There are 1 best solutions below

0
jjanes On
  1. Your use of DBeaver is fundamentally broken. Each time you fetch a new page, it reruns the entire query. Because of your window functions, it does not get to stop early the way some queries can when you only fetch part of the rows. You can probably configure DBeaver not to do this, or you can just use a different tool, or you can work with the EXPLAIN (ANALYZE, BUFFERS) rather than running the query raw (but in that case, you would ignoring the time it takes to send the data over the network and doing whatever the client does with the data once it is sent, but since you ask about window functions and that network/client time is independent of Window functions that is probably OK.) Once you stop using DBeaver in this broken way, do you still have a problem or is the current performance good enough?

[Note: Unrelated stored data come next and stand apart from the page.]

[src/rtl/flash_sample_reader.sv]
// Fetches one 32-bit flash word over Avalon-MM and plays it out as two 16-bit audio samples,
// one per sample_tick, then pulses finish (with error on a read timeout) back to the address stage.
module flash_sample_reader #(
    parameter int ADDR_W      = 23,
    parameter int DATA_W      = 32,
    parameter int SAMPLE_W    = 16,
    parameter int TIMEOUT_CYC = 1024
) (
    input  logic                clk,
    input  logic                rst,
    input  logic                start,
    input  logic [ADDR_W-1:0]   address,
    input  logic                forward,
    input  logic                sample_tick,
    output logic                flash_mem_read,
    output logic [ADDR_W-1:0]   flash_mem_address,
    output logic [3:0]          flash_mem_byteenable,
    input  logic                flash_mem_waitrequest,
    input  logic [DATA_W-1:0]   flash_mem_readdata,
    input  logic                flash_mem_readdatavalid,
    output logic [SAMPLE_W-1:0] audio_data,
    output logic                audio_valid,
    output logic                finish,
    output logic                error,
    output logic                busy,
    output logic [2:0]          state_dbg
);

    typedef enum logic [2:0] {
        IDLE       = 3'd0,
        REQ        = 3'd1,
        WAIT_VALID = 3'd2,
        WAIT_T0    = 3'd3,
        WAIT_T1    = 3'd4,
        DONE       = 3'd5
    } state_t;

    localparam int CNT_W = $clog2(TIMEOUT_CYC + 1);

    state_t              state, state_next;
    logic [CNT_W-1:0]    cnt;
    logic [DATA_W-1:0]   word_q;
    logic                dir_q;
    logic                pending;
    logic                err_q;
    logic                timeout;
    logic                take;
    logic [SAMPLE_W-1:0] half_lo, half_hi;

    // Avalon read: a request is accepted on any cycle where read=1 and waitrequest=0;
    // data arrives later on the single cycle readdatavalid=1, which is honoured only in WAIT_VALID.
    assign timeout = (cnt == CNT_W'(TIMEOUT_CYC - 1));
    assign take    = sample_tick | pending;
    assign half_lo = word_q[SAMPLE_W-1:0];
    assign half_hi = word_q[DATA_W-1:SAMPLE_W];

    always_ff @(posedge clk) begin
        if (rst) state <= IDLE;
        else     state <= state_next;
    end

    always_comb begin
        state_next = state;
        case (state)
            IDLE:       if (start) state_next = REQ;
            REQ: begin
                if (!flash_mem_waitrequest) state_next = WAIT_VALID;
                else if (timeout)           state_next = DONE;
            end
            WAIT_VALID: begin
                if (flash_mem_readdatavalid) state_next = WAIT_T0;
                else if (timeout)            state_next = DONE;
            end
            WAIT_T0:    if (take) state_next = WAIT_T1;
            WAIT_T1:    if (take) state_next = DONE;
            DONE:       state_next = IDLE;
            default:    state_next = IDLE;
        endcase
    end

    always_comb begin
        flash_mem_read       = (state == REQ);
        flash_mem_byteenable = 4'b1111;
        busy                 = (state != IDLE);
        finish               = (state == DONE);
        error                = (state == DONE) && err_q;
        state_dbg            = state;
    end

    always_ff @(posedge clk) begin
        if (rst) begin
            flash_mem_address <= '0;
            word_q            <= '0;
            dir_q             <= 1'b0;
            cnt               <= '0;
            err_q             <= 1'b0;
            audio_data        <= '0;
            audio_valid       <= 1'b0;
        end else begin
            audio_valid <= 1'b0;
            case (state)
                IDLE: begin
                    if (start) begin
                        flash_mem_address <= address;
                        dir_q             <= forward;
                        cnt               <= '0;
                        err_q             <= 1'b0;
                    end
                end
                REQ, WAIT_VALID: begin
                    cnt   <= cnt + 1'b1;
                    err_q <= (state_next == DONE);
                    if (state == WAIT_VALID && flash_mem_readdatavalid) word_q <= flash_mem_readdata;
                end
                WAIT_T0: begin
                    if (take) begin
                        audio_data  <= dir_q ? half_lo : half_hi;
                        audio_valid <= 1'b1;
                    end
                end
                WAIT_T1: begin
                    if (take) begin
                        audio_data  <= dir_q ? half_hi : half_lo;
                        audio_valid <= 1'b1;
                    end
                end
                default: ;
            endcase
        end
    end

    // One-deep memory of a tick that arrives while no sample can be emitted yet.
    always_ff @(posedge clk) begin
        if (rst || state_next == IDLE)
            pending <= 1'b0;
        else if (sample_tick && (state == REQ || state == WAIT_VALID || state == DONE))
            pending <= 1'b1;
        else if (state == WAIT_T0 && take)
            pending <= 1'b0;
    end

endmodule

  2. Your shown column last_value(sales) over(partition by name order by sales_dated_on desc) seems silly. Using the default framing, the last row in each frame is just the same thing as the current row, barring ties in the ordering column. So this is just an expensive way to duplicate the "sales" column. And if there are ties, then which one of them do you want to return? Including this calculation causes an extra sort to be done. Although this is partially saved by it being only an incremental sort not a full sort. If you can't just get rid of this but rather have to fix the framing, then doing that will probably make it even slower yet, but you might just have to live with that.

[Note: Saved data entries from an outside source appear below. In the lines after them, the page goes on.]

--- src/rtl/exec_muldiv_seq.sv ---
// Iterative shift-add multiplier / restoring divider, one bit per cycle for W cycles.
// Divider datapath present only when EXEC_DIV_EN is defined.
module exec_muldiv_seq #(
    parameter int W = 32
) (
    input  logic         clk,
    input  logic         rst_n,
    input  logic         start,
    input  logic         sgn,
    input  logic         is_div,
    input  logic [W-1:0] a,
    input  logic [W-1:0] b,
    output logic         done,
    output logic [W-1:0] hi,
    output logic [W-1:0] lo
);
    localparam int CW = $clog2(W);

    logic         run;
    logic [CW-1:0] cnt;
    logic         neg_q;
    logic [W-1:0] acc_hi, acc_lo, opnd;
    logic [W-1:0] nxt_hi, nxt_lo;
    logic         neg_a, neg_b;
    logic [W-1:0] mag_a, mag_b;
    logic [W:0]   msum;
    logic [2*W-1:0] prod;

    assign neg_a = sgn & a[W-1];
    assign neg_b = sgn & b[W-1];
    assign mag_a = neg_a ? -a : a;
    assign mag_b = neg_b ? -b : b;

    // Multiply: {acc_hi,acc_lo} starts as {0,|a|}; conditional add of |b| then shift right.
    assign msum = {1'b0, acc_hi} + (acc_lo[0] ? {1'b0, opnd} : '0);

`ifdef EXEC_DIV_EN
    logic         div_r, dz, neg_r;
    logic [W-1:0] a_orig;
    logic [W:0]   rs, trial;

    // Divide: acc_hi is the partial remainder, acc_lo shifts dividend out and quotient in.
    assign rs    = {acc_hi, acc_lo[W-1]};
    assign trial = rs - {1'b0, opnd};

    always_comb begin
        if (div_r) begin
            nxt_hi = trial[W] ? rs[W-1:0] : trial[W-1:0];
            nxt_lo = {acc_lo[W-2:0], ~trial[W]};
        end else begin
            nxt_hi = msum[W:1];
            nxt_lo = {msum[0], acc_lo[W-1:1]};
        end
    end
`else
    logic unused_is_div;
    assign unused_is_div = is_div;
    assign nxt_hi = msum[W:1];
    assign nxt_lo = {msum[0], acc_lo[W-1:1]};
`endif

    assign done = run & (cnt == CW'(W - 1));
    assign prod = {nxt_hi, nxt_lo};

    // Results are taken from the final step's next-state so done needs no extra cycle.
    always_comb begin
        {hi, lo} = neg_q ? -prod : prod;
`ifdef EXEC_DIV_EN
        if (div_r) begin
            if (dz) begin
                lo = '1;
                hi = a_orig;
            end else begin
                lo = neg_q ? -nxt_lo : nxt_lo;
                hi = neg_r ? -nxt_hi : nxt_hi;
            end
        end
`endif
    end

    always_ff @(posedge clk or negedge rst_n) begin
        if (!rst_n) begin
            run    <= 1'b0;
            cnt    <= '0;
            neg_q  <= 1'b0;
            acc_hi <= '0;
            acc_lo <= '0;
            opnd   <= '0;
`ifdef EXEC_DIV_EN
            div_r  <= 1'b0;
            dz     <= 1'b0;
            neg_r  <= 1'b0;
            a_orig <= '0;
`endif
        end else if (start) begin
            run    <= 1'b1;
            cnt    <= '0;
            neg_q  <= neg_a ^ neg_b;
            acc_hi <= '0;
            acc_lo <= mag_a;
            opnd   <= mag_b;
`ifdef EXEC_DIV_EN
            div_r  <= is_div;
            dz     <= (b == '0);
            neg_r  <= neg_a;
            a_orig <= a;
`endif
        end else if (run) begin
            acc_hi <= nxt_hi;
            acc_lo <= nxt_lo;
            cnt    <= cnt + 1'b1;
            if (done) begin
                run <= 1'b0;
            end
        end
    end

endmodule

--- src/rtl/execute_pipe_unit.sv ---
// Pipelined execute stage: registered ALU/shift/EA results with valid/ready handshakes and HI/LO.
// Define EXEC_DIV_EN to execute DIV/DIVU; otherwise they retire at once as illegal.
module execute_pipe_unit
    import exec_pkg::*;
#(
    parameter int W    = 32,
    parameter int SH_W = $clog2(W)
) (
    input  logic            clk,
    input  logic            rst_n,
    input  logic            in_valid,
    output logic            in_ready,
    input  logic [4:0]      op,
    input  logic [W-1:0]    a,
    input  logic [W-1:0]    b,
    input  logic [15:0]     imm,
    input  logic            use_imm,
    input  logic [SH_W-1:0] sa,
    output logic            out_valid,
    input  logic            out_ready,
    output logic [W-1:0]    result,
    output logic [W-1:0]    ea,
    output logic [W-1:0]    dm_in,
    output logic            ovf,
    output logic            illegal,
    output logic            busy
);
    logic [1:0]      state;
    logic [W-1:0]    hi_r, lo_r;
    logic [W-1:0]    imm_s, imm_z, opb, sum, diff, lui_val, alu_res;
    logic [SH_W-1:0] vsh;
    logic            alu_ovf, alu_ill, logic_op;
    logic            is_mul, is_div_op, multi, md_signed, accept, start, slot_free;
    logic            md_done;
    logic [W-1:0]    md_hi, md_lo;

    assign imm_s    = W'(sext16(imm));
    assign imm_z    = W'(zext16(imm));
    assign logic_op = (op == OP_AND) | (op == OP_OR) | (op == OP_XOR);
    assign opb      = use_imm ? (logic_op ? imm_z : imm_s) : b;
    assign sum      = a + opb;
    assign diff     = a - opb;
    assign lui_val  = W'({imm, 16'h0000});
    assign vsh      = a[SH_W-1:0];

    always_comb begin
        alu_res = '0;
        alu_ovf = 1'b0;
        alu_ill = 1'b0;
        case (op)
            OP_ADD: begin
                alu_res = sum;
                alu_ovf = (a[W-1] == opb[W-1]) && (sum[W-1] != a[W-1]);
            end
            OP_ADDU: alu_res = sum;
            OP_SUB: begin
                alu_res = diff;
                alu_ovf = (a[W-1] != opb[W-1]) && (diff[W-1] != a[W-1]);
            end
            OP_SUBU:  alu_res = diff;
            OP_AND:   alu_res = a & opb;
            OP_OR:    alu_res = a | opb;
            OP_XOR:   alu_res = a ^ opb;
            OP_NOR:   alu_res = ~(a | opb);
            OP_SLT:   alu_res[0] = $signed(a) < $signed(opb);
            OP_SLTU:  alu_res[0] = a < opb;
            OP_LUI:   alu_res = lui_val;
            OP_SLL:   alu_res = b << sa;
            OP_SRL:   alu_res = b >> sa;
            OP_SRA:   alu_res = $unsigned($signed(b) >>> sa);
            OP_SLLV:  alu_res = b << vsh;
            OP_SRLV:  alu_res = b >> vsh;
            OP_SRAV:  alu_res = $unsigned($signed(b) >>> vsh);
            OP_MFHI:  alu_res = hi_r;
            OP_MFLO:  alu_res = lo_r;
            OP_MULT, OP_MULTU: ;
`ifdef EXEC_DIV_EN
            OP_DIV, OP_DIVU: ;
`endif
            default:  alu_ill = 1'b1;
        endcase
    end

    assign is_mul    = (op == OP_MULT) | (op == OP_MULTU);
`ifdef EXEC_DIV_EN
    assign is_div_op = (op == OP_DIV) | (op == OP_DIVU);
`else
    assign is_div_op = 1'b0;
`endif
    assign multi     = is_mul | is_div_op;
    assign md_signed = (op == OP_MULT) | (op == OP_DIV);
    assign slot_free = ~out_valid | out_ready;
    assign in_ready  = (state == ST_IDLE) & slot_free;
    assign accept    = in_valid & in_ready;
    assign start     = accept & multi;
    assign busy      = (state == ST_MUL) | (state == ST_DIV);

    exec_muldiv_seq #(.W(W)) u_muldiv (
        .clk    (clk),
        .rst_n  (rst_n),
        .start  (start),
        .sgn    (md_signed),
        .is_div (is_div_op),
        .a      (a),
        .b      (b),
        .done   (md_done),
        .hi     (md_hi),
        .lo     (md_lo)
    );

    always_ff @(posedge clk or negedge rst_n) begin
        if (!rst_n) begin
            state <= ST_IDLE;
            hi_r  <= '0;
            lo_r  <= '0;
        end else begin
            case (state)
                ST_IDLE: if (start) state <= is_mul ? ST_MUL : ST_DIV;
                ST_MUL, ST_DIV: begin
                    if (md_done) begin
                        hi_r  <= md_hi;
                        lo_r  <= md_lo;
                        state <= ST_DONE;
                    end
                end
                default: if (slot_free) state <= ST_IDLE;
            endcase
        end
    end

    // Completion beat and single-cycle beats never collide: in_ready is low outside IDLE.
    always_ff @(posedge clk or negedge rst_n) begin
        if (!rst_n) begin
            out_valid <= 1'b0;
            result    <= '0;
            ea        <= '0;
            dm_in     <= '0;
            ovf       <= 1'b0;
            illegal   <= 1'b0;
        end else if ((state == ST_DONE) && slot_free) begin
            out_valid <= 1'b1;
            result    <= lo_r;
            ea        <= '0;
            dm_in     <= '0;
            ovf       <= 1'b0;
            illegal   <= 1'b0;
        end else if (accept && !multi) begin
            out_valid <= 1'b1;
            result    <= alu_res;
            ea        <= a + imm_s;
            dm_in     <= b;
            ovf       <= alu_ovf;
            illegal   <= alu_ill;
        end else if (out_ready) begin
            out_valid <= 1'b0;
            result    <= '0;
            ea        <= '0;
            dm_in     <= '0;
            ovf       <= 1'b0;
            illegal   <= 1'b0;
        end
    end

endmodule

  3. first_values with default framing is not implemented very efficiently in PostgreSQL. It does not just cache the first value for each partition and copy it out. Instead, it keeps jumping back and forth between adding the current row to the end of the frame, then jumping to the first row of the frame to read the value. This is particularly inefficient when the frame spills to disk. So increase work_mem to as large as you think is safe to partially ameliorate this.

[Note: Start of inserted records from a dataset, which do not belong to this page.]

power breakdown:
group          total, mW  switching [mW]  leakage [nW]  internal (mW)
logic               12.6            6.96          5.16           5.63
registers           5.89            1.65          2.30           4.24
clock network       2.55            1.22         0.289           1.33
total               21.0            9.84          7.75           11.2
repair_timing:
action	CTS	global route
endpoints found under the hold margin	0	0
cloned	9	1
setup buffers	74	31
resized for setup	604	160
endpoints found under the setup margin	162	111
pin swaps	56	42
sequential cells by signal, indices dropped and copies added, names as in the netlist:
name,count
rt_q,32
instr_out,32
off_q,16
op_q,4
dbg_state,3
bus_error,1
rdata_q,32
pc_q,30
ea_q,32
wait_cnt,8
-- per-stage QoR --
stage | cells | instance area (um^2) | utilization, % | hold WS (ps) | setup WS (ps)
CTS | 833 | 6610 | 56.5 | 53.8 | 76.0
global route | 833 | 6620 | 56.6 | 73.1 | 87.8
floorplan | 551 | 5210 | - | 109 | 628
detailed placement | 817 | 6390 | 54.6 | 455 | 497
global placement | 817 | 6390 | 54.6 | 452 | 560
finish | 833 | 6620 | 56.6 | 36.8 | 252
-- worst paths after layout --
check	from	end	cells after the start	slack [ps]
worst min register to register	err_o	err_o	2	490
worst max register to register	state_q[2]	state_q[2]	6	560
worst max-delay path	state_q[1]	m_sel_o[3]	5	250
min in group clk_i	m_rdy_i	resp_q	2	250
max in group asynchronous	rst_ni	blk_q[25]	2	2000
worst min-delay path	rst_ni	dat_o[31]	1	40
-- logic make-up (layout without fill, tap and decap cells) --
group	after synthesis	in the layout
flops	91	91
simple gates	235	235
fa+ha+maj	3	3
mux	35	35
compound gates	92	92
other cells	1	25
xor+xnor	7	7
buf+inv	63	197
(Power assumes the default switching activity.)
### src/rtl/wbconsole_ng.sv
// Wishbone console: RX/TX first-word-fall-through FIFOs between a bus slave and a UART core.
// Defining WBCONSOLE_RX_TIMEOUT_EN compiles in the RX idle timeout.

module wbconsole_ng_fifo #(
    parameter int DW     = 8,
    parameter int LGFLEN = 5
) (
    input  logic              clk,
    input  logic              rst,
    input  logic              clr,
    input  logic              wr,
    input  logic              rd,
    input  logic [DW-1:0]     din,
    output logic [DW-1:0]     head,
    output logic [LGFLEN:0]   fill,
    output logic              empty,
    output logic              full
);
    localparam logic [LGFLEN:0] DEPTH = (LGFLEN+1)'(1 << LGFLEN);

    logic [DW-1:0]     mem [0:(1<<LGFLEN)-1];
    logic [LGFLEN-1:0] wptr, rptr;

    always_ff @(posedge clk)
        if (wr) mem[wptr] <= din;

    // wr/rd arrive pre-qualified by the owner, so a write into a full FIFO only
    // happens together with a read of the same slot's old contents.
    always_ff @(posedge clk or posedge rst) begin
        if (rst) begin
            wptr <= '0;
            rptr <= '0;
            fill <= '0;
        end else if (clr) begin
            wptr <= '0;
            rptr <= '0;
            fill <= '0;
        end else begin
            if (wr) wptr <= wptr + 1'b1;
            if (rd) rptr <= rptr + 1'b1;
            fill <= fill + (LGFLEN+1)'(wr) - (LGFLEN+1)'(rd);
        end
    end

    assign head  = mem[rptr];
    assign empty = (fill == '0);
    assign full  = (fill == DEPTH);
endmodule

  4. If you can do an index-only scan to get the data already in order, that could avoid the sort. An index to support this on your current query might be (name, sales_dated_on, sales). But since sorting is only about 1/4 of your run time anyway, there is a limit to how much improvement this can get you.

  5. Why are you doing this at all? How many times do you really want to be fetching 32M records, and what are you going to do with them?